Overview of "Learning Intents behind Interactions with Knowledge Graph for Recommendation"

The paper "Learning Intents behind Interactions with Knowledge Graph for Recommendation" presents a novel approach to enhance the efficacy of recommender systems utilizing knowledge graphs (KGs). The proposed solution, Knowledge Graph-based Intent Network (KGIN), confronts the challenges of coarse-grained relational modeling in existing graph neural network (GNN) based models by distinguishing user-item relationships through the lens of underlying intents and leveraging relational dependencies within knowledge graphs.

Technical Contributions

1. Intent-based Modeling: The paper introduces a mechanism to model user intents explicitly, enriching user-item interactions with these intents. Unlike traditional models that treat user-item relations uniformly, KGIN decomposes relationships into multiple intents, each associated with a distribution over KG relations. This approach allows for distilling significant differences among intents, enhancing both model capacity and interpretability.
2. Relational Path-aware Aggregation: KGIN advances the GNN-based recommender systems by incorporating a novel information aggregation scheme. This scheme emphasizes recursive integration of relational paths to capture the semantics of long-range connectivity within the KG. By focusing on relational dependencies rather than solely node-centric aggregation, KGIN effectively captures and encodes the complex interactions and information flows inherent in the KG structure.
3. Empirical Validation: Experimental evaluations conducted across three benchmark datasets demonstrate that KGIN significantly outperforms state-of-the-art methods such as KGAT, KGNN-LS, and CKAN in terms of recommendation accuracy. The utilization of multiple intents coupled with relational path-awareness provides robust interpretability and a nuanced understanding of user behavior by identifying influential intents and relational pathways that inform recommendations.

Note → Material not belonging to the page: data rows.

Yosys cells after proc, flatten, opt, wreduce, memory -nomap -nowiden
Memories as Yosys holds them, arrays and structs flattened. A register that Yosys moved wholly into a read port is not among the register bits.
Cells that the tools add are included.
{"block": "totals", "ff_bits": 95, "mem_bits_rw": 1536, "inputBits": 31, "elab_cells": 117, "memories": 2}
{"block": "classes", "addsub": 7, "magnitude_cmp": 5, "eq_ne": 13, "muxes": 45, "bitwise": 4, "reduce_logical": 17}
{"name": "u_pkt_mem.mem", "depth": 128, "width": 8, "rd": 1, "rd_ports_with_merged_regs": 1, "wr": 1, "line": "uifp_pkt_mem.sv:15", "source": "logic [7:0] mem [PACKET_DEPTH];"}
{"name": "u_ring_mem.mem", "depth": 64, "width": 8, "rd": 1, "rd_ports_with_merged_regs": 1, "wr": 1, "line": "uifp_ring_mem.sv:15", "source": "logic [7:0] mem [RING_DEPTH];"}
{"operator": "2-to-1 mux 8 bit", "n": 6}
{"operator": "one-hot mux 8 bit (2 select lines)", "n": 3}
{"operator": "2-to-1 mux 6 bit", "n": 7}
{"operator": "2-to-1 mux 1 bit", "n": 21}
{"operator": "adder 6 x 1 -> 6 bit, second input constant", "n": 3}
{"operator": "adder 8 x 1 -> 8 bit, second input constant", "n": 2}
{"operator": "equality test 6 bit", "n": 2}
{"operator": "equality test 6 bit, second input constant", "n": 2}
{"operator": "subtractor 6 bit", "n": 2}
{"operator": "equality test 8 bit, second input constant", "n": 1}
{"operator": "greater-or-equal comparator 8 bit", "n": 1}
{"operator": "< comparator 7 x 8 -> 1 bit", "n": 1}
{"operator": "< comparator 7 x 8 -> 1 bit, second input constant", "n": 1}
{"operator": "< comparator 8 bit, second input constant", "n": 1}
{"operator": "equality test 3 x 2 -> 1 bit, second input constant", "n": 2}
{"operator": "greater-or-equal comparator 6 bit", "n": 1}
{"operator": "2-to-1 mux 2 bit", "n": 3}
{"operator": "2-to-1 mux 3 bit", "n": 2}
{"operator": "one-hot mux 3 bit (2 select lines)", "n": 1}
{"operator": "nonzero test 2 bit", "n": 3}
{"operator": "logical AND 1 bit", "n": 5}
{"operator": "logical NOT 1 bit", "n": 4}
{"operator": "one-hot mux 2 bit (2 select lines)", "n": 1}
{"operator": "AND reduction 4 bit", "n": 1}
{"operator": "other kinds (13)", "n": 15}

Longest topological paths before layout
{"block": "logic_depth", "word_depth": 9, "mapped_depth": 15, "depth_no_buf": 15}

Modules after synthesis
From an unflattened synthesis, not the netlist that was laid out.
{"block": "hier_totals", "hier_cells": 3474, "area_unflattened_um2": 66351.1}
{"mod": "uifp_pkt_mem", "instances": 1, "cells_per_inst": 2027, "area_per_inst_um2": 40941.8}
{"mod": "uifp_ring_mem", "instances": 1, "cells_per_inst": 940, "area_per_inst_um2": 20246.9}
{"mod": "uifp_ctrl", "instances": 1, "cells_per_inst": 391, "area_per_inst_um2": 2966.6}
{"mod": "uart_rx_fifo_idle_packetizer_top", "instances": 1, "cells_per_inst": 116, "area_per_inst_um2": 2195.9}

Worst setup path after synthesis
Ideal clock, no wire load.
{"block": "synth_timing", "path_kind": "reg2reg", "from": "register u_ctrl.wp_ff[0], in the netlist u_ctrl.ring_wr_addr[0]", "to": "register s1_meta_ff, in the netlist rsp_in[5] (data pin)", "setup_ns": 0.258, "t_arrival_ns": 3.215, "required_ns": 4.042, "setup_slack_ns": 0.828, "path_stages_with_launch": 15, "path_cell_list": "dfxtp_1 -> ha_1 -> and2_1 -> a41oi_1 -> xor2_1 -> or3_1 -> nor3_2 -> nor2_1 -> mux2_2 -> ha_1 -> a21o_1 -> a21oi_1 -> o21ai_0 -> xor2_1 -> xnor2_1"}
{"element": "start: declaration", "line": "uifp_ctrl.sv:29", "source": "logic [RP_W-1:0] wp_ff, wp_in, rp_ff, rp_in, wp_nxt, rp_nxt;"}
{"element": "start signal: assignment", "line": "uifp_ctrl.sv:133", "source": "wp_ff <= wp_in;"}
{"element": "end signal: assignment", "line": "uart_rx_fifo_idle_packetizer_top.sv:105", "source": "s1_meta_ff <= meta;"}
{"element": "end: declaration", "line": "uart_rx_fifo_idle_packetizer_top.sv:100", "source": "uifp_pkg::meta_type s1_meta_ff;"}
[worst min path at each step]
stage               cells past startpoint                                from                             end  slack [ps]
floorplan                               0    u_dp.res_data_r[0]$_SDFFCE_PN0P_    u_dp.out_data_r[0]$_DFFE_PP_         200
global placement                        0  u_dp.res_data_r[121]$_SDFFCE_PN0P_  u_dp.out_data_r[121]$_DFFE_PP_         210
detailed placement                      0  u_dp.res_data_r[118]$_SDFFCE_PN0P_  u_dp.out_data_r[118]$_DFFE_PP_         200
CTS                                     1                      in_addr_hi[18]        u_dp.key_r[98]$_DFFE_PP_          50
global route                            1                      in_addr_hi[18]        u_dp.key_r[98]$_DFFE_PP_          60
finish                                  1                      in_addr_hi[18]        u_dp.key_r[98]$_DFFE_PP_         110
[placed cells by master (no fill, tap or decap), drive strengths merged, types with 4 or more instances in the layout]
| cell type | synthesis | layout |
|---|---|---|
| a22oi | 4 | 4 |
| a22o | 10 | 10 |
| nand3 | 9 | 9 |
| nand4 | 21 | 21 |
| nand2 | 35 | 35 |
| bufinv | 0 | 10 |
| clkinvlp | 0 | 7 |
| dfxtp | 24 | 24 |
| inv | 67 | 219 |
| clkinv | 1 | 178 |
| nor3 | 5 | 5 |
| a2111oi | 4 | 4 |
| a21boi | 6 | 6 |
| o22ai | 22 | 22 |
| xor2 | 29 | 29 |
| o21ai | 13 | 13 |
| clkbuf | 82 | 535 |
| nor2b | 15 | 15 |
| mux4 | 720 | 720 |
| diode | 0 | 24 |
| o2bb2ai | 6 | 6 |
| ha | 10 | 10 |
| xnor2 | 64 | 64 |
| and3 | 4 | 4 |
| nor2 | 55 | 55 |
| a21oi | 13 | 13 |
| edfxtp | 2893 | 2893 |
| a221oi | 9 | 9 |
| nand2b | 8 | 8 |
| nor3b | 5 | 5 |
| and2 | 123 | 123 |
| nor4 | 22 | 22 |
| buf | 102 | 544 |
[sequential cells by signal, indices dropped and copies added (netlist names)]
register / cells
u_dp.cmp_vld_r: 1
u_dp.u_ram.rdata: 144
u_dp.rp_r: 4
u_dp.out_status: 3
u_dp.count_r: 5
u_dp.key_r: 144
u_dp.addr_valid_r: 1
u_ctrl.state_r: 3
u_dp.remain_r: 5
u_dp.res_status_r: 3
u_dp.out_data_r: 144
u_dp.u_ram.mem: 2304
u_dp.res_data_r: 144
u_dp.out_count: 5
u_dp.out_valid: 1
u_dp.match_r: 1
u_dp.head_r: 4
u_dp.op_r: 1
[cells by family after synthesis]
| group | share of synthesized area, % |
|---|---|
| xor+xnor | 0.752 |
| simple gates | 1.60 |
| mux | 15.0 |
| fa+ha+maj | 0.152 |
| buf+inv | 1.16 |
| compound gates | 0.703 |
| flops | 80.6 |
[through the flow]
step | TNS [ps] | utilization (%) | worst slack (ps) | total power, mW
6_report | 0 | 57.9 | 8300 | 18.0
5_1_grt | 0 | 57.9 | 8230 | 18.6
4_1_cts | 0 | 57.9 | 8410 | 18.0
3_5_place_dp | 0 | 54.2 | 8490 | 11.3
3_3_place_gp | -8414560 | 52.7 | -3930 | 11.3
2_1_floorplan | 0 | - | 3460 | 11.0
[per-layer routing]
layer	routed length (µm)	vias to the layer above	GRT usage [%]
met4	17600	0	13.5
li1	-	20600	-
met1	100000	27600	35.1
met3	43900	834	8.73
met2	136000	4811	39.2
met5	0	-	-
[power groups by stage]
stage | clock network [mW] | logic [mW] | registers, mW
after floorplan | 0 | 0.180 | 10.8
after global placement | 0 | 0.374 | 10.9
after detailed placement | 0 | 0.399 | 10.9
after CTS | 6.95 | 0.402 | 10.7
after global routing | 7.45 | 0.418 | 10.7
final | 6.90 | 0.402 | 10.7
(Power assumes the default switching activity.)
==> src/rtl/sac_ram.sv <==
// generic single-port-write, registered-read ram
module sac_ram #(
    parameter int WIDTH = 8,
    parameter int DEPTH = 2
) (
    input  logic                     clk,
    input  logic                     we,
    input  logic [$clog2(DEPTH)-1:0] waddr,
    input  logic [WIDTH-1:0]         wdata,
    input  logic                     re,
    input  logic [$clog2(DEPTH)-1:0] raddr,
    output logic [WIDTH-1:0]         rdata
);

    logic [WIDTH-1:0] mem [DEPTH];

    always_ff @(posedge clk)
    begin
        if (we)
        begin
            mem[waddr] <= wdata;
        end
        if (re)
        begin
            rdata <= mem[raddr];
        end
    end

endmodule

==> config.mk <==
export PLATFORM = sky130hd
export DESIGN_NAME = sac_ram
export DESIGN_NICKNAME = d
export VERILOG_FILES = /design/src/rtl/sac_ram.sv
export SDC_FILE = /design/constraint.sdc
export NUM_CORES = 1
export LEC_CHECK = 0
export ABC_AREA = 0
export BUFFER_PORTS_ARGS = -buffer_cell sky130_fd_sc_hd__buf_2
export CORE_MARGIN = 1
export CORE_UTILIZATION = 53
export CTS_BUF_LIST = sky130_fd_sc_hd__clkbuf_4 sky130_fd_sc_hd__clkbuf_8
export CTS_CLUSTER_SIZE = 8
export DETAILED_ROUTE_END_ITERATION = 12
export GPL_ROUTABILITY_DRIVEN = 0
export PLACE_DENSITY = 0.79
export RECOVER_POWER = 100
export REMOVE_ABC_BUFFERS = 1
export SLEW_MARGIN = 25
export SYNTH_ARGS = -nofsm -noshare
export SYNTH_HDL_FRONTEND = slang
export SYNTH_SLANG_ARGS = --single-unit
==> constraint.sdc <==
create_clock -name clk -period 1.95 [get_ports clk]
set_input_delay 0 -clock clk [delete_from_list [all_inputs] [get_ports clk]]
set_output_delay 0 -clock clk [all_outputs]
set_load 0.02 [all_outputs]
==> results.txt <==
----------------------------------------------------
[STA]
  Final-layout worst hold slack ... 102 ps
  Post-route setup TNS ... 0 ps
  Rel. slew slack ... 57.1%
  Clock skew ... about 4.7 ps
  Total count of hold-check failures in the final report ... 0
  Highest achievable clock rate ... 1060 MHz
  Part of the cycle the worst path needs ... about half
  Setup repair after global routing missed its margin ... no
  Number of max-slew violations in the final report ... 0
  Crit path setup slack, layout ... 1010 ps
  Setup-violating endpoint count in the final report ... 0
  Least-Margin Pin Slew ... 642 ps
  Shortest clock period the worst path allows after layout ... 939 ps

[Pwr]
  IR Drop Worst-Case VDD ... 0.000562 V
  Leakage ... 0.355 nW
  Power per unit of standard cell area ... around 860 nW/um^2

[Detailed routing]
  DRC violation total after the first TritonRoute iteration ... 9
  Detail Route Antenna Nets ... 0
  Final wirelength ... roughly 1100 um
  # DRC ... 0
  First drt pass iteration count ... 4
  Avg Vias per Cell ... between 4 and 5
  Avg WL per Cell ... 13.3 um
  Via count of the routed design ... 396

[Finish]
  Highest-count cells in the layout ignoring fill and taps ... sky130_fd_sc_hd__edfxtp_1, sky130_fd_sc_hd__clkbuf_1, sky130_fd_sc_hd__mux2_1, sky130_fd_sc_hd__dlygate4sd3_1, sky130_fd_sc_hd__buf_2
  Commonest non-fill, non-tap cell in the layout ... sky130_fd_sc_hd__edfxtp_1
  Number of filler instances in the final layout ... 115
  Area Growth Syn to Fin ... 19.1%
  Layout Nets ... 80
  Number of antenna repair diodes ... 0
  Fraction of final layout cells sized beyond drive strength 1 ... 15.4%

[Synthesis]
  Synth Warn # ... 0
  Synth area leader ... sky130_fd_sc_hd__edfxtp_1
  Post-synthesis simple-gate area fraction ... under 10%
  Netlist area before placement ... 865 sq um
  Xor and xnor fraction of the mapped netlist area ... 0%
  Average cell area after synthesis ... 24.7 sq um
  Sequential-to-total area share from yosys stat ... 83.4%
  Multiplexer share of the synthesized area ... 13.9%
  Largest family of logic cells by synthesized area ... multiplexers
  Number of distinct library cells after synthesis ... 5
  Adder and majority cell fraction of the synthesized area ... 0%
  Top post-synthesis cells by area ... sky130_fd_sc_hd__edfxtp_1, sky130_fd_sc_hd__mux2_4, sky130_fd_sc_hd__buf_6
  Complex-gate fraction of the synthesized area ... 0%
  Portion of synthesized cell area occupied by the leading cell type ... 83.4%
  Flops & latches, synth ... 24
  Mapped Cells ... 35

[Setup path]
  Reg2Reg Launch Point ... mem[1][3]
  Worst setup startpoint ... mem[1][3]
  Worst-case reg-to-reg path depth ... 1
  Kind of start point of the critical path ... flop
  Number of cells on the critical path ... 1
  Worst path bufs/invs ... 0
  Class of the most critical setup path ... reg -> reg
  Longest individual stage delay on the worst path ... 380 ps
  Chain of cells forming the critical path ... mux2_1
  Critical Path End Type ... flop
  Category of cells accounting for the largest share of critical-path delay ... flip-flops
  Worst-path fanout max ... 1
  Highest-delay cell along the critical path ... sky130_fd_sc_hd__edfxtp_1
  Endpoint arrival time on the critical path ... 1000 ps
  Required time at the endpoint of the critical path ... 2010 ps

[Clock tree]
  Number of H-tree levels ... 1
  Clock net sink count ... 24
  Source-to-sink clock delay at the later pin of the worst-skew pair ... 300 ps
  Number of resized instances in the post-cts repair step ... 0
  Clk root buf ... sky130_fd_sc_hd__clkbuf_4
  Bufs on Longest Clock Path ... 2
  Clock tree from TritonCTS ... yes
  Clock buffer count from CTS ... 3
  Reg clk slew, reported paths ... 110 ps

[GRT]
  Largest net degree at the start of global routing ... 13
  Fraction of met3 tracks used by global routing ... 3.88%
  GRT Max-Usage Layer ... met2
  Global routing usage on met2 ... 20.6%
  Wire length of the first global-routing pass ... 1570 um
  Met1 Use GR ... 15.4%
  Initial antenna violation count ... 0
  GRT Util Overall ... approximately an eighth
  GR Overflow Total ... 0
  Vias in the first global route ... 363

[Worst hold path]
  WHS Path Cells ... 1
  Worst min-delay path startpoint ... re
  Hold/Removal Path Class ... in -> reg

[Job]
  Number of max-capacitance violations reported ... 0

[Run status]
  Status ... finished, final reports clean

[Die]
  Die height ... 42.4 um
  Horiz. Die Dim ... around 42 um
  Standard cell core area ... 1510 sq um
  Number of placement rows ... 14
  Die Area ... approximately 1800 sq um
  Effective utilization at floorplan ... roughly 57%
  I/O pin count ... 21

[Placement]
  Port buffer count ... 20
  Place WS ... 950 ps

----------------------------------------------------
-- metrics by stage --
step	total power (W)	utilization (%)	instances	area, sq um
2_1_floorplan	0.000674	-	34	853
3_3_place_gp	0.000707	64.6	70	973
3_5_place_dp	0.000710	64.6	70	973
4_1_cts	0.000917	71.4	81	1080
5_1_grt	0.000932	68.4	81	1030
6_report	0.000890	68.4	81	1030
-- Yosys cell counts --
cell	n
sky130_fd_sc_hd__and2_1	1
sky130_fd_sc_hd__buf_6	1
sky130_fd_sc_hd__edfxtp_1	24
sky130_fd_sc_hd__mux2_4	8
sky130_fd_sc_hd__nor2b_1	1
-- path summary, 6_finish.rpt --
check / slack, ps / to
hold reg to reg: 550 / rdata[1]
setup / recovery: 1010 / rdata[3]
setup reg to reg: 1010 / rdata[3]
hold / removal: 100 / rdata[0]
-- registers in the layout (all words and copies together) (netlist names) --
register and count:
rdata 8, mem 16
-- metal layers --
metal  wire length (um)  part of all wire, %
met3                 59                  5.5
met1                477                   44
met2                525                   49
met4                 14                  1.3
met5                  0                    0
-- what timing repair did --
action                                 in CTS  in global routing
buffers inserted                            0                  0
hold buffers                                8                  0
endpoints found under the hold margin      16                  0
-- cell type report --
| class | instances | area, sq um | area share, % |
|---|---|---|---|
| well taps | 16 | 20.0 | 1.94 |
| multi-input cells | 10 | 103 | 9.96 |
| clock buffers | 3 | 22.5 | 2.19 |
| flip-flops and latches | 24 | 721 | 70.0 |
| repair buffers | 28 | 164 | 15.9 |
-- cells by family (layout without fill, tap and decap cells) --
kind of cell,after synthesis,count (layout)
buffers and inverters,1,31
muxes,8,8
DFF,24,24
and+or+nand+nor,2,2
-- power by group --
group | switching, W | total (W) | leakage [nW] | internal (W)
logic | 0.0000425 | 0.0000749 | 0.113 | 0.0000324
clock network | 0.000126 | 0.000199 | 0.0138 | 0.0000721
registers | 0.00000764 | 0.000616 | 0.228 | 0.000609
Power figures use the tool's default switching activity.
File: src/rtl/sac_pkg.sv
// shared types and constants for the set-associative write-back cache
package sac_pkg;

    localparam int SET_BITS_MAX_DEF = 6;
    localparam int WAYS_MAX_DEF     = 8;
    localparam int BLOCK_BITS_LIMIT = 20;
    localparam int EFF_WAYS_W       = 6;

    localparam logic [1:0] REG_SET_BITS   = 2'd0;
    localparam logic [1:0] REG_WAYS       = 2'd1;
    localparam logic [1:0] REG_BLOCK_BITS = 2'd2;

    typedef enum logic [1:0] {
        OUT_HIT   = 2'd0,
        OUT_FILL  = 2'd1,
        OUT_EVICT = 2'd2
    } outcome_t;

    typedef enum logic {
        ST_IDLE,
        ST_LOOKUP
    } state_t;

    typedef struct packed {
        logic [2:0] set_bits;
        logic [3:0] ways;
        logic [4:0] block_bits;
    } cfg_t;

    typedef struct packed {
        logic        valid;
        logic        dirty;
        logic [63:0] tag;
        logic [63:0] stamp;
    } line_t;

endpackage

File: src/rtl/sac_cfg.sv
// apb configuration registers
module sac_cfg (
    input  logic             clk,
    input  logic             rst_n,
    input  logic             psel,
    input  logic             penable,
    input  logic             pwrite,
    input  logic [3:0]       paddr,
    input  logic [31:0]      pwdata,
    output logic [31:0]      prdata,
    output logic             pready,
    output sac_pkg::cfg_t    cfg
);

    sac_pkg::cfg_t cfg_reg;
    logic          wr_en;

    assign pready = 1'b1;
    assign wr_en  = psel && penable && pwrite;
    assign cfg    = cfg_reg;

    always_ff @(posedge clk or negedge rst_n)
    begin
        if (!rst_n)
        begin
            cfg_reg.set_bits   <= 3'd0;
            cfg_reg.ways       <= 4'd1;
            cfg_reg.block_bits <= 5'd0;
        end
        else if (wr_en)
        begin
            unique case (paddr[3:2])
                sac_pkg::REG_SET_BITS:   cfg_reg.set_bits   <= pwdata[2:0];
                sac_pkg::REG_WAYS:       cfg_reg.ways       <= pwdata[3:0];
                sac_pkg::REG_BLOCK_BITS: cfg_reg.block_bits <= pwdata[4:0];
                default:                 ;
            endcase
        end
    end

    always_comb
    begin
        unique case (paddr[3:2])
            sac_pkg::REG_SET_BITS:   prdata = {29'd0, cfg_reg.set_bits};
            sac_pkg::REG_WAYS:       prdata = {28'd0, cfg_reg.ways};
            sac_pkg::REG_BLOCK_BITS: prdata = {27'd0, cfg_reg.block_bits};
            default:                 prdata = 32'd0;
        endcase
    end

endmodule

File: config.mk
export PLATFORM = sky130hd
export DESIGN_NAME = sac_cfg
export DESIGN_NICKNAME = d
export VERILOG_FILES = /design/src/rtl/sac_pkg.sv /design/src/rtl/sac_cfg.sv
export SDC_FILE = /design/constraint.sdc
export NUM_CORES = 1
export LEC_CHECK = 0
export BUFFER_PORTS_ARGS = -buffer_cell sky130_fd_sc_hd__buf_2
export CORE_ASPECT_RATIO = 0.7
export CORE_MARGIN = 2
export CORE_UTILIZATION = 25
export CTS_BUF_LIST = sky130_fd_sc_hd__clkbuf_2
export CTS_CLUSTER_DIAMETER = 80
export DETAILED_ROUTE_END_ITERATION = 16
export HOLD_SLACK_MARGIN = 0.02
export SETUP_SLACK_MARGIN = 0.4
export SYNTH_ARGS = -nofsm -noshare
export SYNTH_HDL_FRONTEND = slang
export SYNTH_SLANG_ARGS = --single-unit
File: constraint.sdc
create_clock -name clk -period 1.05 [get_ports clk]
set_clock_uncertainty 0.1 [all_clocks]
set_input_delay 0.21 -clock clk [delete_from_list [all_inputs] [get_ports clk]]
set_output_delay 0.21 -clock clk [all_outputs]
set_load 0.1 [all_outputs]
==> summary.md <==
| Metric | Value |
|---|---|
| Outcome | complete, but fails checks |
| Violated checks | negative hold slack, negative setup slack |
| Worst EP required | about 740 ps |
| Top cells by area, synth | dfrtp_1 35%, buf_4 27%, mux2_2 11%, mux2_4 7.6%, mux2i_1 3.8% |
| Design area | 1550 um2 |
| Initial DRC Count | 17 |
| Total Power | ~3.8 mW |
| Final Hold Violating Endpoints | 12 |
| Clk root buf | clkbuf_2 |
| Min Tclk post-route | 1540 ps |
| Final wirelength | 1.97 mm |
| CTS tree | yes |
| Synth Instances | 73 |
| Layout cells sized above 1 | between 70 and 80% |
| Net Sw Frac | a little over half |
| TritonCTS Buffers | 3 |
| DP Worst Slack | -407 ps |
| Synth area leader | dfrtp_1 |
| Initial Util | between 20% and 30% |
| Worst Setup Slack, final | -485 ps |
| RSZ-0062 raised after global routing | yes |
| Power Dens Cells | ~2500 nW/um2 |
| Max FO, Critical Path | 2 |
| Core area | 3080 um2 |
| Critical Path Source Type | register |
| Die Area | 3640 um2 |
| Netlist cell types | 16 |
| Power share of the combinational group | between 70% and 80% |
| Crit share post-route | 146% |
| Sequential fraction of the synthesis area | a little under two fifths |
| Worst min path class | in2async |
| Synth Warn # | 0 |
| Mean post-synth cell area | around 11 um2 |
| Wire per inst | approximately 12 um |
| Leakage | about 0.7 nW |
| Routed vias | between 600 and 700 |
| Final setup fails | 27 |
| Leading cell type in the layout, fill and taps excluded | conb_1 |
| Flop2flop setup slack | -130 ps |
| Die H | between 50 and 60 um |
| DR pass1 iterations | 4 |
| Int Pwr | approximately 1.7 mW |
| FP Rows | 17 |
| Seq cells post-synth | 12 |
| Yosys top cell area share | a little over a third |
| GP Congestion | 0.771 |
| # DRC | 0 |
| Worst-Skew Late Latency | approximately 260 ps |
| Clk pwr share | approximately 6.8% |
| Buffer depth of the longest clock path | 2 |
| Nets | 165 |
| Post-DP Area | roughly 1400 um2 |
| First-pass GRT wire length | between 3 and 4 mm |
| Via/cell ratio | 3.84 |
| Hold slack | -296 ps |
| VDD IR max | about 0.0013 V |
| ANT nets after route | 0 |
| Synth Cell Area | just under 800 um2 |
| Switching Power | 2.09 mW |
| Maxcap violations | 0 |
| Worst EP arrival | between 1000 and 1500 ps |
| Antenna violations before repair | 0 |
| I/O Pins | between 80 and 90 |
| Port bufs | 28 |
| Largest net degree at the start of global routing | 13 |
| Most frequent cells in the layout | 28 x conb_1, 17 x buf_12, 16 x buf_6, 11 x dfrtp_4, 9 x buf_4 |
| Vias in the first global route | around 650 |
| HPWL Detailed | between 1.5 and 2 mm |
| Syn-to-layout area delta | 95.9% |
| Worst-path clk slew | roughly 130 ps |
| Die span in x | around 71 um |
| F_max | roughly 650 MHz |
| CP Class | reg2out |
| GRT overflow | 0 |
| Sequential share of power | between 10% and 20% |
| Gr usage total | 12.1% |
| Post-layout util | around half |
| CTS sink cnt | 12 |
| # diodes | 0 |
| Setup crit end kind | primary output |
| Max reg flops | 12 |
| Slew Limit Fails | 0 |
| H-Tree Depth | 1 |
area by class of cell:
type	instances	area, um2
timing repair buffer	49	623
tap	38	47.5
fill	276	1530
sequential	12	347
multi-input combinational	58	514
clock buffer	4	20.0
worst paths after layout:
kind                                    startpoint            endpoint  cells past startpoint
min in group clk                         pwdata[4]  cfg[4]$_DFFE_PN0P_                      2
worst min-delay path                         rst_n  cfg[4]$_DFFE_PN0P_                      1
worst max register to register  cfg[4]$_DFFE_PN0P_  cfg[4]$_DFFE_PN0P_                      3
max in group asynchronous                    rst_n  cfg[5]$_DFFE_PN1P_                      1
worst min register to register  cfg[3]$_DFFE_PN0P_  cfg[3]$_DFFE_PN0P_                      1
worst max-delay path            cfg[5]$_DFFE_PN1P_           prdata[0]                      3
metal layers:
layer / vias to the layer above / track usage (%) / part of all wire [%]
li1: 288 / - / -
met1: 293 / 15.0 / 40
met2: 37 / 20.7 / 51
met3: 0 / 5.13 / 9.6
met4: 0 / 0.943 / 0
met5: - / 0 / 0
logic make-up (layout without fill, tap and decap cells):
group	Yosys count	in the layout	synth area share, %
buffers and inverters	29	53	27.2
DFF	12	12	38.1
AOI/OAI and AO/OA	4	4	2.53
and+or+nand+nor	11	11	8.53
other	2	28	0.948
muxes	15	15	22.7
synth_stat cells:
cell     count
and3b_1      1
buf_2        1
buf_4       28
conb_1       2
dfrtp_1     11
dfstp_2      1
mux2_2       8
mux2_4       4
mux2i_1      3
nand2_1      5
nand3_1      1
nor2b_1      1
nor3_1       1
nor3b_2      1
o21ai_0      4
or3b_4       1
per-stage QoR:
step                      instances  hold WS [ps]  TNS [ps]
after CTS                       160          -307     -7090
after global routing            161          -310     -7920
after global placement          155          8.35     -5940
final                           161          -296     -6740
after detailed placement        155          17.7     -6360
after floorplan                  99          -186     -4450
power groups by stage:
stage / Clock [mW] / Combinational, mW / Sequential [mW]
floorplan: 0 / 1.04 / 1.57
global placement: 0 / 2.70 / 0.746
detailed placement: 0 / 2.71 / 0.752
CTS: 0.279 / 2.81 / 0.763
global route: 0.301 / 2.89 / 0.785
finish: 0.262 / 2.82 / 0.762
critical path: stages (launching register included):
cell,delay [ps]
dfstp_4,650
nand2_4,50
o21ai_4,70
buf_12,190
timing repair:
| action | in CTS | in global routing |
|---|---|---|
| endpoints found under the hold margin | 12 | 12 |
| gates resized for setup | 18 | 2 |
| endpoints found under the setup margin | 29 | 29 |
| setup buffers | 1 | 1 |
| pin swaps | 5 | 0 |
(Power assumes the default switching activity.)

Implications and Future Directions

The introduction of fine-grained intent modeling within knowledge-aware recommendation systems not only improves predictive accuracy but also opens new avenues for making these systems more interpretable. By attributing specific user actions to distinct intents, researchers and practitioners can gain deeper insights into user preferences and behavior patterns.

Practically, KGIN's architecture suggests enhancements in recommendation systems where understanding and explaining user choices is as crucial as the recommendations themselves, such as in personalized learning or clinical decision support systems.

Theoretically, the work paves the way for further exploration into disentangling the complex intent and relationship structures embedded in multi-relational graphs. Future work could focus on refining the intent modeling to better align with user cognitive processes or extending the approach to dynamic environments where user intents and graph structures evolve over time. Additionally, integrating KGIN with advanced self-supervised learning techniques could further enhance representation learning, providing richer and more robust embeddings in sparse data scenarios.

In conclusion, the paper offers significant advancements in knowledge-aware recommendation by incorporating intent modeling and relational path awareness, setting a precedent for more personalized and interpretable recommendations through sophisticated relational structures.